*RECORDS PROVIDED*.
********

This design comes from an exercise in tuning for small area, a short achievable clock period and few clock cycles per item on the open sky130 flow, not from production work.
Where RTL was checked, it was by simulation tests only, not by an equivalence proof against the original.
Only the layout flow was run in run 4; the RTL was not checked for function there.

==> flow/design.v <==
`timescale 1ns/10ps
package exec_pkg;
  localparam int WINDOW = 4;
endpackage
`timescale 1ns/10ps
`timescale 1ns/10ps
`timescale 1ns/10ps
`default_nettype none
module alu_lane (
  input  logic        sub,       
  input  logic        left,      
  input  logic        arith,     
  input  logic        sel_add,
  input  logic        sel_sh,
  input  logic        sel_slt,
  input  logic        sel_sltu,
  input  logic        sel_xor,
  input  logic        sel_or,
  input  logic        sel_and,
  input  logic        sel_a,
  input  logic [31:0] a,
  input  logic [31:0] b,
  output logic [31:0] y
);
  logic [33:0] s2;
  logic [32:0] sum;
  logic        lt_u;
  logic        lt_s;
  logic [31:0] sh_in;
  logic [31:0] sh_out;
  logic [31:0] sh_res;
  logic        fill;
  assign s2   = {1'b0, a, 1'b1} + {1'b0, b ^ {32{sub}}, sub};
  assign sum  = s2[33:1];
  assign lt_u = ~sum[32];
  assign lt_s = (a[31] ^ b[31]) ? a[31] : sum[31];
  always_comb begin
    for (int i = 0; i < 32; i++) sh_in[i] = left ? a[31-i] : a[i];
  end
  assign fill   = arith & a[31];
  assign sh_out = 32'($signed({fill, sh_in}) >>> b[4:0]);
  always_comb begin
    for (int i = 0; i < 32; i++) sh_res[i] = left ? sh_out[31-i] : sh_out[i];
  end
  assign y = ({32{sel_add}} & sum[31:0])
           | ({32{sel_sh}}  & sh_res)
           | {31'b0, (sel_slt & lt_s) | (sel_sltu & lt_u)}
           | ({32{sel_xor}} & (a ^ b))
           | ({32{sel_or}}  & (a | b))
           | ({32{sel_and}} & (a & b))
           | ({32{sel_a}}   & a);
endmodule
`default_nettype wire
`timescale 1ns/10ps
`default_nettype none
module muldiv_lane (
  input  logic        clk,
  input  logic        rst_n,
  input  logic        start,
  input  logic [2:0]  ld_op,
  input  logic [31:0] ld_a,
  input  logic [31:0] ld_b,
  input  logic [1:0]  ld_slot,
  input  logic        ack,
  output logic        free,
  output logic [1:0]  slot_q,
  output logic        fix_n,      
  output logic [1:0]  slot_n,     
  output logic [6:0]  msel_n,     
  output logic [31:0] m0,         
  output logic [31:0] m1,
  output logic [31:0] m2,
  output logic [31:0] m3,
  output logic [31:0] m4,
  output logic [31:0] m5,
  output logic [31:0] m6
);
  localparam logic [2:0] S_IDLE = 3'd0, S_NEG = 3'd1, S_DPREP = 3'd2, S_STEP = 3'd3,
                         S_NEGR = 3'd4, S_FIX = 3'd5;
  logic [2:0]  state, state_n;
  logic [2:0]  op_q;
  logic        neg_q;     
  logic [6:0]  msel;      
  logic [4:0]  cnt;
  logic [8:0]  bsel;      
  logic [32:0] X;         
  logic [35:0] L;         
  logic [32:0] Z;         
  function automatic logic [5:0] blen(input logic [31:0] w);
    blen = 6'd0;
    for (int i = 0; i < 32; i++) if (w[i]) blen = 6'(i + 1);
  endfunction
  function automatic logic [2:0] booth1(input logic [2:0] w);
    booth1[2] = w[1] ^ w[0];
    booth1[1] = (w[2] & ~w[1] & ~w[0]) | (~w[2] & w[1] & w[0]);
    booth1[0] = w[2] & ~(w[1] & w[0]);
  endfunction
  function automatic logic [8:0] booth3(input logic [6:0] w);
    booth3 = {booth1(w[2:0]), booth1(w[4:2]), booth1(w[6:4])};
  endfunction
  localparam logic [8:0] DIV_SEL = 9'b100_000_000;
  logic        ld_mul;
  logic        a_sgn, b_sgn, ea, eb;
  logic        a6, a18, b6, b18;
  logic [1:0]  ca, cb, cm;
  logic        swap;
  logic        ld_hi;
  logic [32:0] mult, mcand;
  logic [6:0]  msel_ld;
  assign ld_mul = ~ld_op[2];
  assign a_sgn  = (ld_op != 3'd3) && (ld_op != 3'd5) && (ld_op != 3'd7);
  assign b_sgn  = (ld_op == 3'd0) || (ld_op == 3'd1) || (ld_op == 3'd4) || (ld_op == 3'd6);
  assign ea     = a_sgn & ld_a[31];
  assign eb     = b_sgn & ld_b[31];
  assign a6     = (ld_a[31:5]  == {27{ea}});
  assign a18    = (ld_a[31:17] == {15{ea}});
  assign b6     = (ld_b[31:5]  == {27{eb}});
  assign b18    = (ld_b[31:17] == {15{eb}});
  assign ca     = a6 ? 2'd0 : (a18 ? 2'd1 : 2'd2);
  assign cb     = b6 ? 2'd0 : (b18 ? 2'd1 : 2'd2);
  assign swap   = (ca < cb);
  assign cm     = swap ? ca : cb;
  assign mult   = swap ? {ea, ld_a} : {eb, ld_b};
  assign mcand  = swap ? {eb, ld_b} : {ea, ld_a};
  assign ld_hi  = (ld_op[1:0] != 2'd0);
  always_comb begin
    msel_ld = 7'd0;
    if (!ld_mul)            msel_ld[ld_op[1] ? 5 : 0] = 1'b1;
    else if (cm == 2'd0)    msel_ld[ld_hi ? 4 : 6] = 1'b1;
    else if (cm == 2'd1)    msel_ld[ld_hi ? 3 : 1] = 1'b1;
    else                    msel_ld[ld_hi ? 2 : 0] = 1'b1;
  end
  logic [31:0] nsrc;
  logic [31:0] nx;
  assign nsrc = (state == S_NEGR && !op_q[1]) ? L[31:0] : X[31:0];
  assign nx   = ~nsrc + 32'd1;
  logic [5:0]  bx, bz;
  logic [5:0]  sdiff;
  logic        zdiv, qzero;
  assign bx    = blen(X[31:0]);
  assign bz    = blen(Z[32] ? {~Z[31:1], 1'b1} : Z[31:0]);
  assign sdiff = bx - bz;
  assign zdiv  = (Z[31:0] == 32'd0);
  assign qzero = (bx < bz);
  logic        is_mul_q;
  logic        one0, two0, neg0, one1, two1, neg1, one2, two2, neg2;
  logic [39:0] zs, bm0, bm1, bm2, r0, r1, r2, oa, ob, oc, od, s1, c1, s2, c2;
  logic [40:0] s3;
  logic [39:0] sum;
  logic        ge;
  assign is_mul_q = ~op_q[2];
  assign {one0, two0, neg0, one1, two1, neg1, one2, two2, neg2} = bsel;
  assign zs  = {{7{Z[32]}}, Z};
  assign bm0 = ({40{one0}} & zs) | ({40{two0}} & {zs[38:0], 1'b0});
  assign bm1 = ({40{one1}} & zs) | ({40{two1}} & {zs[38:0], 1'b0});
  assign bm2 = ({40{one2}} & zs) | ({40{two2}} & {zs[38:0], 1'b0});
  assign r0  = bm0 ^ {40{neg0}};
  assign r1  = bm1 ^ {40{neg1}};
  assign r2  = bm2 ^ {40{neg2}};
  assign oa  = {{7{X[32]}}, X};
  assign ob  = r0;
  assign oc  = {r1[37:0], neg2, neg2};
  assign od  = {r2[35:0], neg2, neg1, neg2, neg2};
  assign s1  = oa ^ ob ^ oc;
  assign c1  = {((oa[38:0] & ob[38:0]) | (oa[38:0] & oc[38:0]) | (ob[38:0] & oc[38:0])), neg2};
  assign s2  = s1 ^ c1 ^ od;
  assign c2  = {((s1[38:0] & c1[38:0]) | (s1[38:0] & od[38:0]) | (c1[38:0] & od[38:0])), neg2};
  assign s3  = {s2, 1'b1} + {c2, neg0};
  assign sum = s3[40:1];
  assign ge  = ~sum[39];
  assign m0 = L[31:0];                        
  assign m1 = {X[13:0], L[35:18]};            
  assign m2 = {X[27:0], L[35:32]};            
  assign m3 = {{13{X[32]}}, X[32:14]};        
  assign m4 = {{25{X[32]}}, X[32:26]};        
  assign m5 = X[31:0];                        
  assign m6 = {X[25:0], L[35:30]};            
  logic [2:0] ld_state;
  assign ld_state = ld_mul ? S_STEP : (ea ? S_NEG : S_DPREP);
  assign free     = (state == S_IDLE) || (state == S_FIX && ack);
  always_comb begin
    case (state)
      S_NEG:   state_n = S_DPREP;
      S_DPREP: state_n = S_STEP;
      S_STEP:  state_n = (cnt != 5'd0) ? S_STEP : ((!is_mul_q && neg_q) ? S_NEGR : S_FIX);
      S_NEGR:  state_n = S_FIX;
      S_FIX:   state_n = !ack ? S_FIX : (start ? ld_state : S_IDLE);
      default: state_n = start ? ld_state : S_IDLE;
    endcase
    if (!rst_n) state_n = S_IDLE;
  end
  assign fix_n  = (state_n == S_FIX);
  assign slot_n = (free && start) ? ld_slot : slot_q;
  assign msel_n = (free && start) ? msel_ld : msel;
  always_ff @(posedge clk) begin
    state <= state_n;
  end
  always_ff @(posedge clk) begin
    case (state)
      S_NEG: begin
        X[31:0] <= nx;
      end
      S_DPREP: begin
        if (zdiv) L[31:0] <= 32'hffff_ffff;
        if (zdiv || qzero) begin
          cnt <= 5'd0;
        end else begin
          Z   <= Z << sdiff[4:0];
          cnt <= sdiff[4:0];
        end
      end
      S_NEGR: begin
        if (op_q[1]) X[31:0] <= nx;
        else         L[31:0] <= nx;
      end
      S_STEP: begin
        cnt <= cnt - 5'd1;
        if (is_mul_q) begin
          X    <= sum[38:6];
          L    <= {sum[5:0], L[35:6]};
          bsel <= booth3(L[11:5]);
        end else begin
          if (ge) X <= {1'b0, sum[31:0]};
          L <= {L[34:0], ge};
          Z <= {Z[32], Z[32:1]};
        end
      end
      default: begin
        if (free && start) begin
          op_q   <= ld_op;
          slot_q <= ld_slot;
          msel   <= msel_ld;
          if (ld_mul) begin
            X    <= 33'd0;
            L    <= {{3{mult[32]}}, mult};
            Z    <= mcand;
            bsel <= booth3({mult[5:0], 1'b0});
            cnt  <= (cm == 2'd0) ? 5'd0 : ((cm == 2'd1) ? 5'd2 : 5'd5);
          end else begin
            X      <= {1'b0, ld_a};
            L      <= 36'd0;
            Z      <= {eb, ld_b};
            bsel   <= DIV_SEL | {2'b00, ~eb, 6'b000000};
            neg_q  <= ld_op[1] ? ea : ((ea ^ eb) && (ld_b != 32'd0));
          end
        end
      end
    endcase
  end
endmodule
`default_nettype wire
`timescale 1ns/10ps
`timescale 1ns/10ps
`default_nettype none
module exec_cluster (
  input  logic        clk,
  input  logic        rst_n,
  input  logic        in_valid,
  input  logic [6:0]  in_funct7,
  input  logic [2:0]  in_funct3,
  input  logic [31:0] in_a,
  input  logic [31:0] in_b,
  output logic        in_credit,
  input  logic        out_credit,
  output logic        out_valid,
  output logic [3:0]  out_tag,
  output logic [31:0] out_value
);
  logic        ir_v;
  logic        ir_md;
  logic [2:0]  ir_f3;
  logic [31:0] ir_a;
  logic [31:0] ir_b;
  logic        ir_sub, ir_left, ir_arith;
  logic        ir_add, ir_sh, ir_slt, ir_sltu, ir_xor, ir_or, ir_and;
  logic        d_md, d_alt;
  assign d_md  = (in_funct7 == 7'b0000001);
  assign d_alt = (in_funct7 == 7'b0100000);
  always_ff @(posedge clk) begin
    if (!rst_n) ir_v <= 1'b0;
    else        ir_v <= in_valid;
  end
  always_ff @(posedge clk) begin
    ir_md    <= d_md;
    ir_f3    <= in_funct3;
    ir_a     <= in_a;
    ir_b     <= in_b;
    ir_sub   <= (in_funct3 == 3'd0) ? d_alt : 1'b1;
    ir_left  <= (in_funct3 == 3'd1);
    ir_arith <= d_alt && (in_funct3 == 3'd5);
    ir_add   <= !d_md && (in_funct3 == 3'd0);
    ir_sh    <= !d_md && (in_funct3 == 3'd1 || in_funct3 == 3'd5);
    ir_slt   <= !d_md && (in_funct3 == 3'd2);
    ir_sltu  <= !d_md && (in_funct3 == 3'd3);
    ir_xor   <= !d_md && (in_funct3 == 3'd4);
    ir_or    <= !d_md && (in_funct3 == 3'd6);
    ir_and   <= !d_md && (in_funct3 == 3'd7);
  end
  logic [31:0] s_lo [4];    
  logic [31:0] s_hi [4];    
  logic [2:0]  s_op [4];    
  logic [3:0]  s_done;
  logic [3:0]  s_wait;      
  logic [1:0]  wr_ptr;
  logic [2:0]  rd_ptr;      
  logic [4:0]  cred;
  logic [3:0]  osel;        
  logic [6:0]  omd;         
  logic [31:0] alu_y;
  alu_lane u_alu (
    .sub     (ir_sub),
    .left    (ir_left),
    .arith   (ir_arith),
    .sel_add (ir_add),
    .sel_sh  (ir_sh),
    .sel_slt (ir_slt),
    .sel_sltu(ir_sltu),
    .sel_xor (ir_xor),
    .sel_or  (ir_or),
    .sel_and (ir_and),
    .sel_a   (ir_md),
    .a       (ir_a),
    .b       (ir_b),
    .y       (alu_y)
  );
  logic        md_free;
  logic [1:0]  md_slot;
  logic        md_fix_n;
  logic [1:0]  md_slot_n;
  logic [6:0]  md_msel_n;
  logic [31:0] mw [7];
  logic        md_start;
  logic        any_wait;
  logic [1:0]  wait_idx;
  logic [3:0]  wsel;        
  logic        ir_start;
  logic [2:0]  ld_op;
  logic [31:0] ld_a;
  logic [31:0] ld_b;
  logic [1:0]  ld_slot;
  logic        head_fix;
  logic        emit;
  assign ir_start = md_free && !any_wait && ir_v && ir_md;
  assign md_start = md_free && (any_wait || (ir_v && ir_md));
  always_comb begin
    ld_op = {3{!any_wait}} & ir_f3;
    ld_a  = {32{!any_wait}} & ir_a;
    ld_b  = {32{!any_wait}} & ir_b;
    for (int i = 0; i < 4; i++) begin
      ld_op = ld_op | ({3{wsel[i]}} & s_op[i]);
      ld_a  = ld_a  | ({32{wsel[i]}} & s_lo[i]);
      ld_b  = ld_b  | ({32{wsel[i]}} & s_hi[i]);
    end
  end
  assign ld_slot  = any_wait ? wait_idx : wr_ptr;
  muldiv_lane u_md (
    .clk    (clk),
    .rst_n  (rst_n),
    .start  (md_start),
    .ld_op  (ld_op),
    .ld_a   (ld_a),
    .ld_b   (ld_b),
    .ld_slot(ld_slot),
    .ack    (emit && head_fix),
    .free   (md_free),
    .slot_q (md_slot),
    .fix_n  (md_fix_n),
    .slot_n (md_slot_n),
    .msel_n (md_msel_n),
    .m0     (mw[0]),
    .m1     (mw[1]),
    .m2     (mw[2]),
    .m3     (mw[3]),
    .m4     (mw[4]),
    .m5     (mw[5]),
    .m6     (mw[6])
  );
  logic [3:0]  s_wait_n;
  logic [2:0]  rd_ptr_n;
  logic        any_wait_n;
  logic [1:0]  wait_idx_n;
  logic        head_fix_n;
  always_comb begin
    for (int i = 0; i < 4; i++) begin
      s_wait_n[i] = s_wait[i];
      if (md_start && any_wait && wait_idx == 2'(i)) s_wait_n[i] = 1'b0;
      if (ir_v && wr_ptr == 2'(i)) s_wait_n[i] = ir_md && !ir_start;
    end
    rd_ptr_n   = rd_ptr + 3'(emit);
    any_wait_n = 1'b0;
    wait_idx_n = rd_ptr_n[1:0];
    for (int k = 3; k >= 0; k--) begin
      if (s_wait_n[2'(rd_ptr_n[1:0] + 2'(k))]) begin
        any_wait_n = 1'b1;
        wait_idx_n = 2'(rd_ptr_n[1:0] + 2'(k));
      end
    end
    head_fix_n = md_fix_n && (md_slot_n == rd_ptr_n[1:0]);
  end
  assign head_fix  = |omd;
  assign emit      = (s_done[rd_ptr[1:0]] || head_fix) && (cred != 5'd0);
  assign out_valid = emit;
  assign in_credit = emit;
  assign out_tag   = {1'b0, rd_ptr};
  always_comb begin
    out_value = 32'd0;
    for (int i = 0; i < 4; i++) out_value = out_value | ({32{osel[i]}} & s_lo[i]);
    for (int k = 0; k < 7; k++) out_value = out_value | ({32{omd[k]}} & mw[k]);
  end
  always_ff @(posedge clk) begin
    if (!rst_n) begin
      wr_ptr   <= 2'd0;
      rd_ptr   <= 3'd0;
      cred     <= 5'd0;
      s_done   <= 4'd0;
      s_wait   <= 4'd0;
      any_wait <= 1'b0;
      wait_idx <= 2'd0;
      wsel     <= 4'd0;
      osel     <= 4'b0001;
      omd      <= 7'd0;
    end else begin
      s_wait   <= s_wait_n;
      any_wait <= any_wait_n;
      wait_idx <= wait_idx_n;
      for (int i = 0; i < 4; i++) wsel[i] <= any_wait_n && (wait_idx_n == 2'(i));
      rd_ptr   <= rd_ptr_n;
      cred     <= cred + 5'(out_credit) - 5'(emit);
      if (ir_v) wr_ptr <= wr_ptr + 2'd1;
      for (int i = 0; i < 4; i++) begin
        osel[i] <= !head_fix_n && (rd_ptr_n[1:0] == 2'(i));
        if (emit && rd_ptr[1:0] == 2'(i)) s_done[i] <= 1'b0;
        if (ir_v && wr_ptr == 2'(i)) s_done[i] <= !ir_md;
      end
      omd <= {7{head_fix_n}} & md_msel_n;
    end
  end
  always_ff @(posedge clk) begin
    for (int i = 0; i < 4; i++) begin
      if (ir_v && wr_ptr == 2'(i)) begin
        s_lo[i] <= alu_y;
        s_hi[i] <= ir_b;
        s_op[i] <= ir_f3;
      end
    end
  end
endmodule
`default_nettype wire
==> flow/run.sh <==
#!/bin/bash
# synth_recipe.tcl (not shown) runs the flow's synth.tcl, then flattens the netlist and writes it again
# the make line also repeats each setting of config.mk as NAME=value (left out here)
make -C /OpenROAD-flow-scripts/flow DESIGN_CONFIG=/design/flow/config.mk WORK_HOME=/design/flow/orfs CLKGATE_MAP_FILE= SYNTH_SCRIPT=/design/flow/synth_recipe.tcl finish
==> flow/config.mk <==
export PLATFORM = sky130hd
export DESIGN_NAME = exec_cluster
export DESIGN_NICKNAME = exec_cluster
export VERILOG_FILES = /design/flow/design.v
export SDC_FILE = /design/flow/constraint.sdc
export NUM_CORES = 4
export LEC_CHECK = 0
export CAP_MARGIN = 20
export CORE_MARGIN = 2
export CORE_UTILIZATION = 40
export PLACE_DENSITY = 0.6
export SETUP_SLACK_MARGIN = 3.5
export SLEW_MARGIN = 20
==> flow/constraint.sdc <==
create_clock -name core_clock -period 8.0 [get_ports {clk}]
set_input_delay 1.6000 -clock core_clock [delete_from_list [all_inputs] [get_ports {clk}]]
set_output_delay 1.6000 -clock core_clock [all_outputs]
set_load 0.01 [all_outputs]
==> results of run 1 <==
area by class of cell:
type	instances	share of cell area, %
sequential	514	29.9
timing repair inverter	1	0.0157
timing repair buffer	505	10.1
clock inverter	40	0.791
tap	1265	3.31
clock buffer	72	3.43
multi-input combinational	3017	51.0
antenna	2	0.0105
inverter	173	1.38
how the worst max path moves through the flow:
| stage | startpoint | end | slack (ns) | cells past startpoint |
|---|---|---|---|---|
| 6_report | u_md.X[9]$_DFFE_PP_ | u_md.X[23]$_DFFE_PP_ | 2.50 | 16 |
| 5_1_grt | u_md.bsel[5]$_DFFE_PP_ | u_md.X[23]$_DFFE_PP_ | 2.35 | 20 |
| 4_1_cts | u_md.Z[4]$_DFFE_PP_ | u_md.Z[14]$_DFFE_PP_ | 3.00 | 21 |
| 3_5_place_dp | u_md.bsel[7]$_DFFE_PP_ | u_md.X[11]$_DFFE_PP_ | 1.85 | 15 |
| 3_3_place_gp | u_md.bsel[7]$_DFFE_PP_ | u_md.X[8]$_DFFE_PP_ | 1.93 | 15 |
| 2_1_floorplan | u_md.bsel[8]$_DFFE_PP_ | u_md.X[0]$_DFFE_PP_ | 3.02 | 17 |
cells in the final DEF (no fill, tap or decap), types with 67 or more instances in the layout:
| cell type | count |
|---|---|
| xnor2_1 | 164 |
| mux2i_1 | 160 |
| buf_4 | 310 |
| fa_1 | 70 |
| clkdlybuf4s50_1 | 114 |
| dfxtp_1 | 102 |
| o21ai_0 | 209 |
| xor2_1 | 78 |
| edfxtp_1 | 396 |
| nand2_1 | 407 |
| ha_1 | 152 |
| nand3_1 | 78 |
| nor2_1 | 191 |
| a221oi_1 | 73 |
| a21oi_1 | 205 |
| a222oi_1 | 86 |
| clkbuf_16 | 67 |
| o211ai_1 | 78 |
| a22oi_1 | 161 |
| inv_1 | 162 |
layer usage:
metal / routed length [µm] / track usage [%] / vias to the layer above
met5: 71 / 0 / -
met4: 12100 / 17.6 / 8
met3: 20300 / 8.83 / 679
met2: 73100 / 49.6 / 2662
met1: 61400 / 40.5 / 17900
li1: - / - / 15700
registers in the layout, indices dropped and copies added (netlist names), 5 cells and up:
| signal | flops |
|---|---|
| ir_b | 32 |
| u_md.X | 33 |
| ir_a | 32 |
| u_md.bsel | 9 |
| cred | 5 |
| u_md.cnt | 5 |
| u_md.msel | 7 |
| s_lo | 128 |
| omd | 7 |
| u_md.Z | 33 |
| s_hi | 128 |
| u_md.L | 36 |
| s_op | 12 |
repair_timing:
action	CTS	global route
resized for setup	270	177
cloned	8	4
pin swaps	115	94
buffers inserted	182	115
endpoints found under the setup margin	233	220
cells by family (layout without fill, tap and decap cells):
logic type	count (synthesis)	count (layout)
AO/OA/AOI/OAI	1254	1256
multiplexers	254	254
flip-flops	514	514
buffers and inverters	517	791
other	1	3
adder cells (fa/ha/maj)	245	245
AND/OR/NAND/NOR	995	995
XOR/XNOR	266	266
metrics by stage:
step | instances | hold WS [ns] | cell area, µm² | setup slack [ns]
floorplan | 4046 | 0.461 | 38900 | 3.02
global placement | 5166 | 0.521 | 40900 | 1.93
detailed placement | 5166 | 0.502 | 40900 | 1.85
CTS | 5468 | 0.542 | 45800 | 3.00
global route | 5587 | 0.555 | 47800 | 2.35
finish | 5589 | 0.536 | 47800 | 2.50
worst max-delay path, cell delays in order, from the launching register on:
cell and delay, ns:
edfxtp_1 1.05, fa_1 0.59, fa_1 0.52, ha_4 0.30, inv_1 0.04, o21bai_1 0.17, a21o_1 0.16, a21oi_2 0.06
o211ai_1 0.14, a21oi_2 0.11, buf_6 0.15, o311ai_4 0.35, and2_4 0.24, a21oi_4 0.07, xnor2_4 0.17, a222oi_1 0.91
o21ai_1 0.13
==> impl_metrics.toml, run 1 <==
[yosys]
synthSimpleGateAreaFrac_pct = 11.8
synth-edff-count = 396
synthAdderAreaFrac_pct = 9.39
syn_area_mm2 = 0.0386
synthMuxAreaShare_pct = 8.04
synth_xor_xnor_area_share_pct = 6.04
synth_top_family_by_area = "compound AO/OA/AOI/OAI gates"
ys_seq_elements = 514
syn_nets = 4369
yosysMostFrequentCell = "nand2_1"
yosysWarnings = 10
synth_top_area_share_pct = 30.8
postSynthAreaPerCell_um2 = 9.53
yosysUniqueCellTypes = 83
synth_common_cells = "nand2_1 (421), edfxtp_1 (396), clkbuf_1 (276)"
synth_cells = 4046
synthArstFlopShare_pct = 0
synth-compound-area-share_pct = 22.6
ys_dominant_reg_cell = "edfxtp_1"
synth.area.top_cells = "edfxtp_1 (31%), dfxtp_1 (6.1%), ha_1 (5.5%)"
ys_seq_area_share_pct = 37.0
yosys.area.top_type = "edfxtp_1"

[floorplanning]
ioPinCount = 116
fp.coreArea_mm2 = 0.0953
start_util_pct = 40.5
die_area_mm2 = 0.0989
die_w_um = 314
row_count = 113
die_y_um = 314

[setup_path]
r2r_end = "u_md.X[23]$_DFFE_PP_"
critPathRequiredTime_ns = 8.37
cp_max_fo = 9
worstPathArrival_ns = 5.87
rrSetupSlack_ns = 2.50
end_kind = "flip-flop"
rr_startpoint = "u_md.X[9]$_DFFE_PP_"
reg2reg_depth = 16
start_kind = "flip-flop"
path_class = "reg2reg"

[run]
maxCapViolCount = 0

[sta]
fmax_mhz = 182
setup_tns_ns = 0
rsz0062_at_grt = "yes"
worst_pin_slew_ns = 1.20
slew_viol_final = 0
fin_crit_sh_pct = 68.7
clock_skew_ns = 0.0469
slew_headroom_pct = 19.6
setup_viol = 0
final.min_clock_period_ns = 5.50
hold_viol = 0

[placement]
io_buffers = 114
dp_hpwl_mm = 111
place.gp.congestion = 1.05

[clocking]
cts_sinks = 514
clock_path_buffers = 3
cts_root_buf = "clkbuf_16"
htreeDepth = 2
clock_latency_ns = 0.70
hold_buffers = 0
cts_tree = "done"
cts_buffers = 59
clk_pin_slew_ns = 0.06

[route]
ant_nets = 0
avgRoutedWirePerCell_um = 29.9
first_pass_iters = 12
drt_wl_total_mm = 167
drcViolationCount = 0
drt_iter0_markers = 5431
viasPerCell = 6.61
vias = 37000

[layout]
final_core_util_pct = 50.1
syn_to_final_growth_pct = 23.9
multi_input_area_mm2 = 0.0244
register_area_mm2 = 0.0143
drive_gt1_share_pct = 20.4
finalNetCount = 4594
fillers = 8729

[grt]
grt_max_degree = 63
antenna_found_initial = 5
grt_usage_pct = 32.0
grt_pass1_vias = 34400
grt_pass1_wl_mm = 235
gr-total-overflow = 0

[hold_path]
holdPathEnd = "s_op[0][1]$_DFFE_PP_"
min_path_type = "reg2reg"
whs_path_depth = 0
hold_start = "ir_f3[1]$_DFF_P_"

[status]
status = "timing/DRC/antenna clean"
Testbench counts, summed over its fixed seeds: cycles 7,612, items 4,800.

********

*TASK DESCRIPTION*.
Please give back, exactly as it stands above, the stretch from the line with "bsel <= booth3(L[11:5]);" through the line with "(in_funct3 == 3'd2);", and no line outside it.

*REPLY*.
          bsel <= booth3(L[11:5]);
        end else begin
          if (ge) X <= {1'b0, sum[31:0]};
          L <= {L[34:0], ge};
          Z <= {Z[32], Z[32:1]};
        end
      end
      default: begin
        if (free && start) begin
          op_q   <= ld_op;
          slot_q <= ld_slot;
          msel   <= msel_ld;
          if (ld_mul) begin
            X    <= 33'd0;
            L    <= {{3{mult[32]}}, mult};
            Z    <= mcand;
            bsel <= booth3({mult[5:0], 1'b0});
            cnt  <= (cm == 2'd0) ? 5'd0 : ((cm == 2'd1) ? 5'd2 : 5'd5);
          end else begin
            X      <= {1'b0, ld_a};
            L      <= 36'd0;
            Z      <= {eb, ld_b};
            bsel   <= DIV_SEL | {2'b00, ~eb, 6'b000000};
            neg_q  <= ld_op[1] ? ea : ((ea ^ eb) && (ld_b != 32'd0));
          end
        end
      end
    endcase
  end
endmodule
`default_nettype wire
`timescale 1ns/10ps
`timescale 1ns/10ps
`default_nettype none
module exec_cluster (
  input  logic        clk,
  input  logic        rst_n,
  input  logic        in_valid,
  input  logic [6:0]  in_funct7,
  input  logic [2:0]  in_funct3,
  input  logic [31:0] in_a,
  input  logic [31:0] in_b,
  output logic        in_credit,
  input  logic        out_credit,
  output logic        out_valid,
  output logic [3:0]  out_tag,
  output logic [31:0] out_value
);
  logic        ir_v;
  logic        ir_md;
  logic [2:0]  ir_f3;
  logic [31:0] ir_a;
  logic [31:0] ir_b;
  logic        ir_sub, ir_left, ir_arith;
  logic        ir_add, ir_sh, ir_slt, ir_sltu, ir_xor, ir_or, ir_and;
  logic        d_md, d_alt;
  assign d_md  = (in_funct7 == 7'b0000001);
  assign d_alt = (in_funct7 == 7'b0100000);
  always_ff @(posedge clk) begin
    if (!rst_n) ir_v <= 1'b0;
    else        ir_v <= in_valid;
  end
  always_ff @(posedge clk) begin
    ir_md    <= d_md;
    ir_f3    <= in_funct3;
    ir_a     <= in_a;
    ir_b     <= in_b;
    ir_sub   <= (in_funct3 == 3'd0) ? d_alt : 1'b1;
    ir_left  <= (in_funct3 == 3'd1);
    ir_arith <= d_alt && (in_funct3 == 3'd5);
    ir_add   <= !d_md && (in_funct3 == 3'd0);
    ir_sh    <= !d_md && (in_funct3 == 3'd1 || in_funct3 == 3'd5);
    ir_slt   <= !d_md && (in_funct3 == 3'd2);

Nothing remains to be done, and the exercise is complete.